I have an array of ~5,000 unique IDs loaded from a CSV file:
Dim wb As Workbook
Dim idRng As Variant
Set wb = Workbooks.Open(Filename:=ThisWorkbook.path & "\DataSource\ID.csv")
With wb.Sheets(1)
idRng = .Range("A2:A" & .Range("A" & .Rows.Count).End(xlUp).Row).Value2
End With
wb.Close
Alongside this, I also load in ~100,000 rows of data, which contains non-unique IDs with numerous possible duplicates. My aim is to loop through the 100,000 rows and check if the corresponding rows ID is contained within the smaller array, and if so, add the rows data to a collection. Both IDs are stored as Longs. I have completed this using the below:
Dim dataRng As Variant
Set wb = Workbooks.Open(Filename:=ThisWorkbook.path & "\DataSource\data.csv")
With wb.Sheets(1)
dataRng = .Range("A2:H" & .Range("A" & .Rows.Count).End(xlUp).Row).Value2
For i = LBound(dataRng) To UBound(dataRng)

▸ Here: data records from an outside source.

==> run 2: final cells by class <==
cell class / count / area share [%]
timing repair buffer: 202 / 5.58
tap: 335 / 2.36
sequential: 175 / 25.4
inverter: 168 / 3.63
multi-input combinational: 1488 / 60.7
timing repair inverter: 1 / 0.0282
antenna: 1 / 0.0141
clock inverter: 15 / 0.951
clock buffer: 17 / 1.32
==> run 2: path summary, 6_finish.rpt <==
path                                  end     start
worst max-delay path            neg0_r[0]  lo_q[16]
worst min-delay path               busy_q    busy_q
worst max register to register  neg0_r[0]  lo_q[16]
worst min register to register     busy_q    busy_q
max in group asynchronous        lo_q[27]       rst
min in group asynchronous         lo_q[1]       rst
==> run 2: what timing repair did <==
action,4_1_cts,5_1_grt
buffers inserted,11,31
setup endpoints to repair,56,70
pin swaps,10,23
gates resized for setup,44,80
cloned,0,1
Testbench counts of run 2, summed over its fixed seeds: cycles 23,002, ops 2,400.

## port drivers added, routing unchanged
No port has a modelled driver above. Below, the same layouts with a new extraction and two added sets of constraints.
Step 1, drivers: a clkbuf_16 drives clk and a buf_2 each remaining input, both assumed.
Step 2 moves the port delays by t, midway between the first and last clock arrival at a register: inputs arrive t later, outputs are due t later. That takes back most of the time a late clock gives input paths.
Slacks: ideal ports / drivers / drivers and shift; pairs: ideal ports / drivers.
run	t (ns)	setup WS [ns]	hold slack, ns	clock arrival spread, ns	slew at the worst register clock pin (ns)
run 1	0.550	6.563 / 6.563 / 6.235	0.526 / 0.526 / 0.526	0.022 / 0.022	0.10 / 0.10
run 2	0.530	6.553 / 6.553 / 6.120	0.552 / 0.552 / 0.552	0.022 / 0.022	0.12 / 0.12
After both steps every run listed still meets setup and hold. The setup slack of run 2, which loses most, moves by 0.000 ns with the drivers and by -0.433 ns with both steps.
Source: an optimization exercise on an open RTL-to-GDS flow (aim: small area, a short achievable clock period and few clock cycles per item). Production flows keep margins and buffers that such runs may drop. At most, simulation tests tie the RTL to the original design; equivalence was not proved.

==> flow/design.v <==
`default_nettype none
module laneExtractor (
	input logic [16*8-1:0] line_i,
	input logic [4-1:0] offset_i,
	input logic active_i,
	output logic [32-1:0] data_o
);
	logic [8*(32/8+3)-1:0] coarse;
	logic [16*8-1:0] shifted;
	assign shifted = line_i >> {offset_i[4-1:2], 5'b00000};
	assign coarse = shifted[8*(32/8+3)-1:0];
	logic [8*(32/8+3)-1:0] fine;
	assign fine = coarse >> {offset_i[1:0], 3'b000};
	assign data_o = active_i ? fine[32-1:0] : 32'(0);
endmodule
`default_nettype wire
`default_nettype none
module loadReturnUnit (
	input logic clk,
	input logic reset,
	input logic stall_i,
	input logic loadValid_i,
	input logic [(3 + 5 + 8 + 8 * 4)-1:0] loadReq_i,
	input logic memReady_i,
	input logic [16*8-1:0] memLine_i,
	output logic busy_o,
	output logic packetValid_o,
	output logic [(3 + 8 + 8 * (32 + 5))-1:0] packet_o
);
	localparam int NSLOT = 3;
	localparam int LINE_W = 16 * 8;
	localparam int maskLsb = 8 * 4;
	localparam int regLsb = maskLsb + 8;
	localparam int warpLsb = regLsb + 5;
	logic [(3 + 5 + 8 + 8 * 4)-1:0] slotReq [NSLOT];
	logic [LINE_W-1:0] slotLine [NSLOT];
	logic [NSLOT-1:0] slotVal, slotHas;
	logic outValid;
	logic [3-1:0] outWarp;
	logic [8-1:0] outMask;
	logic [5-1:0] outReg;
	logic [8*32-1:0] outData;
	logic waiting, lineArr, outFree, load, accept;
	assign waiting = |(slotVal & ~slotHas);
	assign lineArr = memReady_i && waiting;
	assign outFree = !outValid || !stall_i;
	assign load = outFree && slotVal[0] && (slotHas[0] || lineArr);
	assign busy_o = slotVal[NSLOT-1] && !load;
	assign accept = loadValid_i && !busy_o;
	logic [NSLOT:0] isLine, isTail;
	always_comb begin
		for (int j = 0; j <= NSLOT; j++) begin
			if (j == NSLOT) begin
				isLine[j] = 1'b0;
				isTail[j] = slotVal[NSLOT-1];
			end else if (j == 0) begin
				isLine[j] = slotVal[0] && !slotHas[0];
				isTail[j] = !slotVal[0];
			end else begin
				isLine[j] = slotVal[j] && !slotHas[j] && slotHas[j-1];
				isTail[j] = !slotVal[j] && slotVal[j-1];
			end
		end
	end
	logic [NSLOT-1:0] wrReq, wrLine;
	always_comb begin
		for (int k = 0; k < NSLOT; k++) begin
			wrReq[k] = accept && (load ? isTail[k+1] : isTail[k]);
			wrLine[k] = lineArr && (load ? isLine[k+1] : isLine[k]);
		end
	end
	logic [LINE_W-1:0] hLine;
	logic [8*32-1:0] hData;
	assign hLine = slotHas[0] ? slotLine[0] : memLine_i;
	for (genvar i = 0; i < 8; i++) begin : gLane
		laneExtractor extractor (
			.line_i(hLine),
			.offset_i(slotReq[0][i*4 +: 4]),
			.active_i(slotReq[0][maskLsb + i]),
			.data_o(hData[i*32 +: 32])
		);
	end
	always_ff @(posedge clk) begin
		if (reset) begin
			slotVal <= '0;
			slotHas <= '0;
			outValid <= 1'b0;
		end else begin
			for (int k = 0; k < NSLOT; k++) begin
				if (k + 1 < NSLOT) begin
					slotVal[k] <= (load ? slotVal[k+1] : slotVal[k]) || wrReq[k];
					slotHas[k] <= (load ? slotHas[k+1] : slotHas[k]) || wrLine[k];
				end else begin
					slotVal[k] <= (!load && slotVal[k]) || wrReq[k];
					slotHas[k] <= (!load && slotHas[k]) || wrLine[k];
				end
			end
			outValid <= load || !outFree;
		end
	end
	always_ff @(posedge clk) begin
		for (int k = 0; k < NSLOT; k++) begin
			if (wrReq[k]) begin
				slotReq[k] <= loadReq_i;
			end else if (load && k + 1 < NSLOT) begin
				slotReq[k] <= slotReq[(k + 1) % NSLOT];
			end
			if (wrLine[k]) begin
				slotLine[k] <= memLine_i;
			end else if (load && k + 1 < NSLOT) begin
				slotLine[k] <= slotLine[(k + 1) % NSLOT];
			end
		end
		if (load) begin
			outWarp <= slotReq[0][warpLsb +: 3];
			outMask <= slotReq[0][maskLsb +: 8];
			outReg <= slotReq[0][regLsb +: 5];
			outData <= hData;
		end
	end
	assign packetValid_o = outValid;
	always_comb begin
		packet_o[(3 + 8 + 8 * (32 + 5))-1 -: 3] = outWarp;
		packet_o[8*(32 + 5) +: 8] = outMask;
		for (int i = 0; i < 8; i++) begin
			packet_o[i*(32 + 5) +: (32 + 5)] = {outData[i*32 +: 32], outReg};
		end
	end
endmodule
`default_nettype wire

If mUtil.IsInArray(dataRng(i, 1), idRng) Then
'Add object to collection
End If
Next
End With
'mUtil
Public Function IsInArray(v As Variant, arr As Variant) As Boolean
For i = LBound(arr) To UBound(arr)
If arr(i, 1) = v Then
IsInArray = True
Exit Function
End If
Next
IsInArray = False
End Function
Despite this working, as you can imagine iterating through the 5,000 unique IDs 100,000 times can take a fair amount of time, alongside this, the larger file can end up being much bigger.
Is there a more efficient way of performing this task, with the ultimate aim to reduce the run time?
CodePudding user response:
I'd suggest throwing your 5,000 records into a dictionary and then use the Exists
method to check to see if it does in fact exist.
Public Sub DictionaryTest()
Dim lngKey As Long, objDict As Object
Set objDict = CreateObject("Scripting.Dictionary")
lngKey = 123456
objDict.Add lngKey, 0
Debug.Print objDict.Exists(lngKey)
End Sub
It absolves you from having to loop over the 5,000 each time AND the power of the search within the dictionary should speed up the process 10 fold.
CodePudding user response:
You can try something as simple as the following. Instead of looping twice, just loop one of them and Match
if the item is found in the other array. I just tested with random numbers and just looped the unique values. This would work only if you want the first match. If you want all the matches you need to simply reverse it and loop the 100k non-unique array to the unique one.
What we do is create MatchArr
as a Variant and then use that variable for our Application.Match
function. If the function finds a match, it returns the row it found it on. If it doesn't find a match it will error, but because we made it a variant it won't stop the code. We simply check if it's an error or not and if it is then we simply move to the next line.
This is what I tried (Change as needed):
EDIT: I've updated to do the loop of the bigger array that needs to be refined.
Sub FindValues()
Dim Arr1, Arr2, MatchArr, i As Long, Col As New Collection
Arr1 = Sheet1.Range("A1:A50").Value
Arr2 = Sheet1.Range("C1:C1000").Value
For i = LBound(Arr2, 1) To UBound(Arr2, 1)
MatchArr = Application.Match(Arr2(i, 1), Arr1, 0)
If Not IsError(MatchArr) Then
Col.Add Arr2(i, 1)
End If
Next i
For i = 1 To Col.Count
Sheet1.Range("E" & i).Value = Col(i)
Next i
End Sub